The Democratic Republic of the Congo, is among the countries that has faced an impending debt crisis. China granted some debt relief to the country in January. . The country has been grappling with the coronavirus pandemic, a new Ebola outbreak, as well as alarming levels of violence in the eastern Beni territory where hundreds of thousands have been displaced.(Credit: Keystone/AP Photo/Adrienne Surprenant)

Credit ratings agencies are failing to perform their role in helping countries avert looming debt crises, which is having knock-on effect on human rights, a UN expert has warned.

Speaking at a Human Rights Council session last Tuesday, Yuefen Li, the UN Independent Expert on debt and human rights, expressed serious concerns about the imminent debt crisis that many developing countries were facing and the impact on their ability to respond to the pandemic.

She said that inherent structural problems of credit ratings agencies, already exposed by past financial and debt crisis, in particular the sub-prime mortgage crisis and the Asian financial crisis, were adding to the risk of debt defaults.

“Instead of warning of the coming of a debt crisis, and playing a role in preventing it, they end up exacerbating it,” she said. “The impact of downgrades on developing countries can be enormous”, she added.

Looming debt crisis for poor countries. Global debt has ballooned since the start of the pandemic, as countries adopted costly fiscal and monetary measures in response to the crisis, with developing countries particularly vulnerable to defaulting on their debts.

According to the ONE campaign, a movement to end poverty, 76 countries with the lowest incomes owed at least $573 billion in debt last year. Five countries defaults on the debts, including Argentina, Ecuador and Lebanon.

Some international initiatives were introduced to provide relief for poor countries in debt distress, including The Debt Service Suspension Initiative of the Group of 20. However, Li said that fears of receiving credit downgrades by ratings agencies meant that many states eligible for the initiative were choosing not to participate.

Presenting her report on the matter to the Human Rights Council, she said: “Developing countries have been using more tax revenue to service their debt, especially least developed countries and small island developing countries. This is regrettable as we are at a time when the financial and fiscal capacities of states ought to be geared toward avoiding further regression in social protection and human rights.”

“Debt crises often affect most people living in poverty, especially women, indigenous peoples and informal workers, as well as small enterprises and small-scale farmers, adding millions of people to the ranks of the unemployed,” she added in her report.

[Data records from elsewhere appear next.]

==> config.mk <==
export PLATFORM = sky130hd
export DESIGN_NAME = wb_stage
export DESIGN_NICKNAME = d
export VERILOG_FILES = /design/src/rtl/wb_stage.sv
export SDC_FILE = /design/constraint.sdc
export NUM_CORES = 1
export LEC_CHECK = 0
export ABC_AREA = 1
export ABC_CLOCK_PERIOD_IN_PS = 1500
export CAP_MARGIN = 25
export CORE_AREA = 2 2 131 133
export DETAILED_ROUTE_END_ITERATION = 10
export DIE_AREA = 0 0 133 135
export PLACE_DENSITY = 0.74
export REMOVE_ABC_BUFFERS = 1
export SLEW_MARGIN = 20
export SYNTH_ARGS = -nofsm -noshare
export SYNTH_HDL_FRONTEND = slang
export SYNTH_SLANG_ARGS = --single-unit
==> constraint.sdc <==
create_clock -name clk -period 1.5 [get_ports clk]
set_input_delay 0.3 -clock clk [delete_from_list [all_inputs] [get_ports clk]]
set_output_delay 0.3 -clock clk [all_outputs]
set_load 0.01 [all_outputs]
==> src/rtl/wb_stage.sv <==
// wb_stage: writeback merge of main-pipeline and long-latency results into one registered RF write.
// Latency: pipeline result 1 cycle to rf_we; long-latency result at least 2 cycles (buffered, no bypass).
// Backpressure: ll_ready drops when the FIFO is full; ll_starve asks upstream for a pipeline bubble.
//
// Ports: clk/rst_n (async active-low); pipe_* main-pipeline result; ll_* long-latency handshake;
//        rf_we/rf_rd/rf_wdata registered RF write; rd_*_addr/rf_*_data raw RF reads; fwd_*_data read results.
// Optional feature: define WB_BYPASS_EN to forward the in-flight write onto the read ports.
module wb_stage #(
    parameter int DATA_W     = 32,
    parameter int ADDR_W     = 5,
    parameter int LL_DEPTH   = 2,
    parameter int STARVE_LIM = 8
) (
    input  logic              clk,
    input  logic              rst_n,
    input  logic              pipe_valid,
    input  logic [ADDR_W-1:0] pipe_rd,
    input  logic [DATA_W-1:0] pipe_data,
    input  logic              ll_valid,
    output logic              ll_ready,
    input  logic [ADDR_W-1:0] ll_rd,
    input  logic [DATA_W-1:0] ll_data,
    output logic              ll_starve,
    output logic              rf_we,
    output logic [ADDR_W-1:0] rf_rd,
    output logic [DATA_W-1:0] rf_wdata,
    input  logic [ADDR_W-1:0] rd_a_addr,
    input  logic [ADDR_W-1:0] rd_b_addr,
    input  logic [DATA_W-1:0] rf_a_data,
    input  logic [DATA_W-1:0] rf_b_data,
    output logic [DATA_W-1:0] fwd_a_data,
    output logic [DATA_W-1:0] fwd_b_data
);
    localparam int PTR_W = (LL_DEPTH > 1) ? $clog2(LL_DEPTH) : 1;
    localparam int CNT_W = PTR_W + 1;
    localparam int STV_W = $clog2(STARVE_LIM + 1);
    localparam logic [CNT_W-1:0] DEPTH_C = CNT_W'(LL_DEPTH);
    localparam logic [STV_W-1:0] LIM_C   = STV_W'(STARVE_LIM);

    logic [LL_DEPTH-1:0] entLive;
    logic [ADDR_W-1:0]   entRd   [LL_DEPTH];
    logic [DATA_W-1:0]   entData [LL_DEPTH];
    logic [PTR_W-1:0]    headPtr, tailPtr;
    logic [CNT_W-1:0]    count;
    logic [STV_W-1:0]    starveCnt, starveNext;

    logic pipeWr, fifoEmpty, llAccept, doPush, doPop;

    // rd==0 is never written, so such a pipeline result leaves the port to the FIFO.
    assign pipeWr    = pipe_valid && (pipe_rd != '0);
    assign fifoEmpty = (count == '0);
    assign doPop     = !pipeWr && !fifoEmpty;

    assign ll_ready  = rst_n && (count < DEPTH_C);
    assign llAccept  = ll_valid && ll_ready;
    // A same-cycle pipeline write to the same register is newer, so the ll result is dropped.
    assign doPush    = llAccept && (ll_rd != '0) && !(pipeWr && (pipe_rd == ll_rd));

    always_ff @(posedge clk or negedge rst_n) begin
        if (!rst_n) begin
            entLive <= '0;
            for (int i = 0; i < LL_DEPTH; i++) begin
                entRd[i]   <= '0;
                entData[i] <= '0;
            end
        end else begin
            // Kill every buffered result the pipeline write overtakes.
            for (int i = 0; i < LL_DEPTH; i++) begin
                if (pipeWr && (entRd[i] == pipe_rd)) begin
                    entLive[i] <= 1'b0;
                end
            end
            if (doPop) begin
                entLive[headPtr] <= 1'b0;
            end
            // Push cannot target the head slot while a pop is live (not full, not empty).
            if (doPush) begin
                entLive[tailPtr] <= 1'b1;
                entRd[tailPtr]   <= ll_rd;
                entData[tailPtr] <= ll_data;
            end
        end
    end

    always_ff @(posedge clk or negedge rst_n) begin
        if (!rst_n) begin
            headPtr <= '0;
            tailPtr <= '0;
            count   <= '0;
        end else begin
            if (doPop) begin
                headPtr <= headPtr + PTR_W'(1);
            end
            if (doPush) begin
                tailPtr <= tailPtr + PTR_W'(1);
            end
            if (doPush && !doPop) begin
                count <= count + CNT_W'(1);
            end else if (doPop && !doPush) begin
                count <= count - CNT_W'(1);
            end
        end
    end

    // Non-empty without a pop can only mean the pipeline won the port; saturate at the limit.
    always_comb begin
        starveNext = starveCnt;
        if (fifoEmpty || doPop) begin
            starveNext = '0;
        end else if (starveCnt < LIM_C) begin
            starveNext = starveCnt + STV_W'(1);
        end
    end

    always_ff @(posedge clk or negedge rst_n) begin
        if (!rst_n) begin
            starveCnt <= '0;
            ll_starve <= 1'b0;
        end else begin
            starveCnt <= starveNext;
            ll_starve <= (starveNext >= LIM_C);
        end
    end

    // rf_rd/rf_wdata hold their last value while rf_we is low.
    always_ff @(posedge clk or negedge rst_n) begin
        if (!rst_n) begin
            rf_we    <= 1'b0;
            rf_rd    <= '0;
            rf_wdata <= '0;
        end else if (pipeWr) begin
            rf_we    <= 1'b1;
            rf_rd    <= pipe_rd;
            rf_wdata <= pipe_data;
        end else if (doPop && entLive[headPtr]) begin
            rf_we    <= 1'b1;
            rf_rd    <= entRd[headPtr];
            rf_wdata <= entData[headPtr];
        end else begin
            rf_we    <= 1'b0;
        end
    end

`ifdef WB_BYPASS_EN
    // Covers the cycle where the RF array has not yet absorbed the registered write.
    assign fwd_a_data = (rf_we && (rf_rd == rd_a_addr) && (rd_a_addr != '0)) ? rf_wdata : rf_a_data;
    assign fwd_b_data = (rf_we && (rf_rd == rd_b_addr) && (rd_b_addr != '0)) ? rf_wdata : rf_b_data;
`else
    // Read indices only matter when forwarding is built.
    logic unusedRdAddr;
    assign unusedRdAddr = ^{rd_a_addr, rd_b_addr};
    assign fwd_a_data   = rf_a_data;
    assign fwd_b_data   = rf_b_data;
`endif

endmodule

Reforms of credit ratings agencies overdue. Li called for “urgent reforms” to reign in the excessive influence of the so-called big three credit rating agencies - Standard & Poor’s, Moody’s and Fitch Ratings - which together control over 92 per cent of the global market.

“These agencies suffered defects from the start, including conflict of interests, lack of accountability or transparency in their assessments. Often, their grading is procyclical,” Li said.

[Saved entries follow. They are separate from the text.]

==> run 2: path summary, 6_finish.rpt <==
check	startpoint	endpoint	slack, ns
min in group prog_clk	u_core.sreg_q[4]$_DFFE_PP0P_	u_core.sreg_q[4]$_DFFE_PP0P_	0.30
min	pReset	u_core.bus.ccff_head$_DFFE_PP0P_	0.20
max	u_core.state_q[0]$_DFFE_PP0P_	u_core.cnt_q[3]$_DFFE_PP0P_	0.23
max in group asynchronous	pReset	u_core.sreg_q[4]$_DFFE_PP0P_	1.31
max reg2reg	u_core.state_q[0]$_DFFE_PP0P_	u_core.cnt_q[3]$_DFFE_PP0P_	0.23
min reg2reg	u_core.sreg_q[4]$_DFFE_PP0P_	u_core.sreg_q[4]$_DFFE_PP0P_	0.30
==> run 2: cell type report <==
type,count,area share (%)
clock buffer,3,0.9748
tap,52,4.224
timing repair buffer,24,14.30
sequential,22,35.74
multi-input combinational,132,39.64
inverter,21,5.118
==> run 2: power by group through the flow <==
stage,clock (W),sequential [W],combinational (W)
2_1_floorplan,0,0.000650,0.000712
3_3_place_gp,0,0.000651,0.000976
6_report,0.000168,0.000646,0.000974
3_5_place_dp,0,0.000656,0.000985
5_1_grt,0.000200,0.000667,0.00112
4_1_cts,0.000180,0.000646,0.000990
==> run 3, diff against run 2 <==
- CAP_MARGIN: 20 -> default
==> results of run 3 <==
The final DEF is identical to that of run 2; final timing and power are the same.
--- config.mk ---
export PLATFORM = sky130hd
export DESIGN_NAME = uart_tx_arb
export DESIGN_NICKNAME = d
export VERILOG_FILES = /design/src/rtl/uart_tx_arb.sv
export SDC_FILE = /design/constraint.sdc
export NUM_CORES = 1
export LEC_CHECK = 0
export ABC_AREA = 1
export BUFFER_PORTS_ARGS = -buffer_cell sky130_fd_sc_hd__clkbuf_2
export CAP_MARGIN = 5
export CORE_ASPECT_RATIO = 1.25
export CORE_MARGIN = 3
export CORE_UTILIZATION = 29
export DETAILED_ROUTE_END_ITERATION = 10
export SLEW_MARGIN = 15
export SYNTH_ARGS = -nofsm -noshare
export SYNTH_HDL_FRONTEND = slang
export SYNTH_SLANG_ARGS = --single-unit
--- constraint.sdc ---
create_clock -name clk -period 3.01 [get_ports clk]
set_input_delay 0.4515 -clock clk [delete_from_list [all_inputs] [get_ports clk]]
set_output_delay 0.4515 -clock clk [all_outputs]
set_load 0.01 [all_outputs]
--- src/rtl/uart_tx_arb.sv ---
// uart_tx_arb: round-robin arbiter that feeds one UART TX engine from NREQ
// requesters. A grant latches the winner's data and raises a start strobe,
// which is held until the engine clears it. A START timeout recovers a dead
// engine. A transaction ends when the engine drops busy.
module uart_tx_arb #(
  parameter int NREQ      = 3,
  parameter int DW        = 8,
  parameter int TO_CYCLES = 1023
) (
  input  logic               clk,
  input  logic               rst,
  input  logic               i_en,
  input  logic [NREQ-1:0]    i_req,
  input  logic [NREQ*DW-1:0] i_req_dat,
  output logic [NREQ-1:0]    o_req_ack,
  output logic [DW-1:0]      o_tx,
  output logic               o_tx_start,
  input  logic               i_tx_start_clear,
  input  logic               i_tx_busy,
  output logic [NREQ-1:0]    o_grant,
  output logic               o_busy,
  output logic               o_timeout_err,
  input  logic               i_err_clr,
  output logic [15:0]        o_sent_cnt
);

  localparam int         LGW     = (NREQ > 1) ? $clog2(NREQ) : 1;
  // START lasts exactly TO_CYCLES cycles, counted from 0 on entry.
  localparam logic [9:0] TO_LAST = 10'(TO_CYCLES - 1);

  typedef enum logic [1:0] {IDLE, START, WAIT} state_t;

  state_t          state, state_n;
  logic [LGW-1:0]  last_grant;
  logic [9:0]      to_cnt;

  logic [NREQ-1:0] rot;
  int              pick;
  int              win_int;
  logic [LGW-1:0]  win_idx;
  logic [NREQ-1:0] win_oh;
  logic [DW-1:0]   win_dat;

  logic            grant_go, clr_go, to_fire, done_go;

  // Round-robin pick: rotate requests so last_grant+1 sits at bit 0,
  // take the lowest set bit, then map back to an absolute index.
  always_comb begin
    rot  = NREQ'({i_req, i_req} >> (int'(last_grant) + 1));
    pick = 0;
    for (int j = NREQ - 1; j >= 0; j--)
      if (rot[j]) pick = j;
    win_int = int'(last_grant) + 1 + pick;
    if (win_int >= NREQ) win_int = win_int - NREQ;
    win_idx = LGW'(win_int);
    win_oh  = NREQ'(1) << win_idx;
    win_dat = DW'(i_req_dat >> (DW * win_int));
  end

  // Next state and one-cycle event strobes.
  always_comb begin
    state_n  = state;
    grant_go = 1'b0;
    clr_go   = 1'b0;
    to_fire  = 1'b0;
    done_go  = 1'b0;
    case (state)
      IDLE: begin
        if (i_en && !i_tx_busy && (|i_req)) begin
          grant_go = 1'b1;
          state_n  = START;
        end
      end
      START: begin
        // A clear on the terminal-count cycle still counts as a clean handoff.
        if (i_tx_start_clear) begin
          clr_go  = 1'b1;
          state_n = WAIT;
        end else if (to_cnt == TO_LAST) begin
          to_fire = 1'b1;
          state_n = IDLE;
        end
      end
      WAIT: begin
        if (!i_tx_busy) begin
          done_go = 1'b1;
          state_n = IDLE;
        end
      end
      default: state_n = IDLE;
    endcase
  end

  // State register.
  always_ff @(posedge clk or posedge rst) begin
    if (rst) state <= IDLE;
    else     state <= state_n;
  end

  // Datapath: latched data, strobes, grant, timeout counter, status.
  always_ff @(posedge clk or posedge rst) begin
    if (rst) begin
      o_tx          <= '0;
      o_tx_start    <= 1'b0;
      o_req_ack     <= '0;
      o_grant       <= '0;
      o_timeout_err <= 1'b0;
      o_sent_cnt    <= '0;
      to_cnt        <= '0;
      last_grant    <= LGW'(NREQ - 1);
    end else begin
      o_req_ack <= '0;
      if (grant_go) begin
        o_tx       <= win_dat;
        o_tx_start <= 1'b1;
        o_grant    <= win_oh;
        o_req_ack  <= win_oh;
        last_grant <= win_idx;
        to_cnt     <= '0;
      end
      if (state == START && !clr_go && !to_fire)
        to_cnt <= to_cnt + 10'd1;
      if (clr_go)
        o_tx_start <= 1'b0;
      if (to_fire) begin
        o_tx_start <= 1'b0;
        o_grant    <= '0;
      end
      if (done_go) begin
        o_grant    <= '0;
        o_sent_cnt <= o_sent_cnt + 16'd1;
      end
      // A fresh timeout beats a simultaneous clear request.
      if (to_fire)        o_timeout_err <= 1'b1;
      else if (i_err_clr) o_timeout_err <= 1'b0;
    end
  end

  assign o_busy = (state != IDLE);

endmodule
==> reports/results.tsv <==
metric	value	unit
placement-stage worst setup slack	-0.140	ns
max-cap violations	0	
number of violations reported at the end of detailed-routing iteration 0	82	
element type at the critical path end	flip-flop	
clock tree from TritonCTS	built	
hold depth	2	
number of buffers between clock root and the deepest sink	2	
proportion of layout cells with a drive suffix above 1	0.270	
CP dominant cell by count	nand2_1	
switching part of the total power	0.478	
Total Nets Final	485	
Vias	2601	
overall fraction of global-route tracks in use	0.132	
vias in the first global route	2466	
sw power	1.97	mW
hold path startpoint	i_err_clr	
maximum single-stage delay on the critical path	0.58	ns
Worst path slowest cell	fa_1	
netlist area before placement	2700	um^2
max layer used	met4	
highest fanout seen on the critical path	6	
detailed-routed wire length on met3	368	um
Pwr Density	1180	nW/um^2
share of synthesized area occupied by flip-flops and latches	0.427	
Worst Hold Slack	0.331	ns
Detailed Place HPWL	4.99	mm
Initial DRT Pass Iterations	4	
Lkg Pwr	1.89	nW
worst reg-to-reg path cell count	18	
time the final worst path needs with I/O delays and setup	2.96	ns
chain of cells forming the critical path	o21ai_1, inv_1, o21a_1, inv_1, nand2_1, ha_2, fa_1, inv_2, ha_4, ha_4, o21ai_4, nand2_4, buf_6, nand2_1, nand3_2, nand2_2, nand2_1, nand2_1	
Hold Fails Final Rpt	0	
Crit Reg-Reg Endpoint	o_tx[0]	
R2R Path Start	last_grant[0]	
die area	10500	um^2
internal power consumption	2.16	mW
DRC violation count after routing	0	
worst-skew pair later-pin latency	0.31	ns
Ports	66	
flops & latches, synth	46	
relative contribution of the clock network to total power	0.118	
synthesis warning total	0	
clock transition at the registers of the reported paths	0.09	ns
DR WL/cell	11.8	um
initial cell density of the core	0.304	
clock buffer count from CTS	5	
DIE HEIGHT	114	um
critical path startpoint category	flip-flop	
Worst Path Class, Setup	reg -> reg	
post-route antenna net violation count	0	
standard-cell rows	38	
maximum clock frequency	0.338	GHz
CTS Hold Bufs	0	
quantity of I/O buffers inserted on ports	65	
cell count after synthesis	361	
Data required, critical path	3.24	ns
net count of the mapped netlist	402	
count of clock tree sinks	46	
total negative slack	0	ns
Via density	4.60	
Placer Congestion	0.852	
initial antenna violation count	0	
min-delay worst type	in -> reg	
relative slew slack	0.347	
met2 wirelength from detailed routing	3.17	mm
H-tree lvl count	2	
worst setup path startpoint	last_grant[0]	
part of the power in combinational logic	0.673	
layout-stage area growth over the synthesis result	29.9	%
maximum clock skew at final layout	0.0133	ns
result of the run	complete, no violations	
number of inserted diodes	0	
end point of the worst hold path	o_timeout_err	
setup slack after layout	0.0526	ns
setup repair after global routing missed its margin	yes	
maximum number of pins on one net before global-route repair	47	
wire length on met1	3.02	mm
Die Width	92.3	um
period utilization	0.983	
count of placed standard cells including taps	554	
clock root cell	clkbuf_8	
part of the power in registers	0.209	
wire length of the first global-routing pass	11.4	mm
Final Max Slew Viols	0	
Peak VDD IR	0.544	mV
number of distinct library cell variants in the gate-level netlist after synthesis	30	
total global routing overflow	0	
synthesized area per cell	7.48	um^2
final routed wirelength across all metal layers	6.64	mm
area of the placeable core	8890	um^2
Non-Filler Instances	565	
arrival time worst endpoint	3.19	ns
transition time of the tightest slew-check pin	0.978	ns
final count of negative-setup-slack endpoints	0	
setup slack on the worst flop-to-flop path	0.05	ns
-- worst max-delay path: cells and delay by family (launching register included) --
family,cells,cell delay [ns]
AO/OA/AOI/OAI,3,0.52
flip-flops,1,0.45
adder cells (fa/ha/maj),4,1.12
AND/OR/NAND/NOR,7,0.48
buffers and inverters,4,0.31
-- power by group through the flow --
stage / combinational, mW / clock [mW] / sequential, mW
floorplan: 1.53 / 0 / 0.895
global placement: 2.18 / 0 / 0.871
detailed placement: 2.22 / 0 / 0.875
CTS: 2.27 / 0.511 / 0.865
global route: 3.11 / 0.532 / 0.884
finish: 2.78 / 0.486 / 0.864
-- repair_timing --
| item | in CTS | in global routing |
|---|---|---|
| endpoints found under the setup margin | 10 | 16 |
| pin swaps | 0 | 13 |
| hold endpoints to repair | 0 | 0 |
| gates cloned | 0 | 1 |
| resized for setup | 6 | 27 |
| setup buffers | 0 | 2 |
-- synth_stat cells (all sizes together) --
cell    count  area (um^2)
nand2     120          463
inv        58          218
nand3      46          235
dfrtp      45         1130
nor2       25          101
o21ai      19          106
xor2       10         87.6
nand4       8         62.6
ha          7         87.6
a21oi       6         45.1
xnor2       5         43.8
nor3        4         31.3
buf         1         11.3
clkbuf      1         3.75
dfstp       1         26.3
fa          1         20.0
nand3b      1         7.51
o211a       1         10.0
o21a        1         7.51
o22ai       1         6.26
-- cell families after synthesis --
family,Yosys count,synth area share
AOI/OAI and AO/OA,28,0.0649
xor gates and xnor gates,15,0.0487
adders and majority gates,8,0.0399
buffers and inverters,60,0.0862
DFF,46,0.427
and+or+nand+nor,204,0.334
-- placed cells by master, fill, tap and decap left out, types with 2 or more instances in the layout --
cell type and instances:
a21oi_1 3, a21oi_2 2, buf_4 10, buf_6 3, clkbuf_2 65, clkbuf_8 6
dfrtp_1 44, ha_1 4, ha_4 2, inv_1 52, inv_2 4, inv_4 2
nand2_1 112, nand2_2 5, nand2_4 3, nand3_1 39, nand3_2 5, nand3_4 2
nand4_1 6, nor2_1 23, nor2_4 2, nor3_1 3, o21ai_0 14, o21ai_1 4
xnor2_1 5, xor2_1 10
-- metrics by stage --
stage                     cell area [um^2]  power, mW   util
after floorplan                       2710       2.43      -
after global placement                3250       3.05  0.365
after detailed placement              3250       3.10  0.365
after CTS                             3370       3.65  0.380
after global routing                  3510       4.53  0.394
final                                 3510       4.13  0.394
-- metal layers --
metal | vias up | track usage
met5 | - | 0
li1 | 1305 | -
met3 | 5 | 0.0290
met1 | 1207 | 0.172
met2 | 84 | 0.219
met4 | 0 | 0.0387
-- state kept, by name, summed over array words and instances (netlist names) --
name	count
state	2
o_sent_cnt	16
o_tx	8
last_grant	2
o_req_ack	3
o_tx_start	1
to_cnt	10
o_grant	3
o_timeout_err	1
-- area by class of cell --
class	instances	area, um^2
clock buffers	7	86.3
well taps	120	150
multi-input cells	255	1430
inverters	58	223
fillers	925	5380
clock inverters	1	30.0
repair buffers	78	434
flip-flops and latches	46	1150
-- worst max-delay path by stage --
stage                         end  slack (ns)  cells after the start
after floorplan           o_tx[0]      0.0005                     20
after global placement    o_tx[0]       -0.08                     20
after detailed placement  o_tx[0]       -0.14                     20
after CTS                 o_tx[0]       0.007                     19
after global routing      o_tx[0]       -0.14                     21
final                     o_tx[0]        0.05                     18
No activity file was read; power rests on OpenSTA's default activity.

“Most concerning, their assessments lack human rights considerations, hence exacerbating financial market volatility, reducing fiscal space for investments on health services, vaccines or social protection when it is sorely needed,  and making Government’s efforts to contain debt crisis ineffective.  This increases the suffering of the population.”

“Reforming the international debt architecture, including the role, criteria, and functioning of credit rating agencies, can no longer be postponed, especially in the face of a deep recession and an imminent debt crisis in 2021 in several developing countries,” she said.

“Issuance of credit ratings should be suspended during a crisis, such as the global Covid-19 pandemic,” she concluded.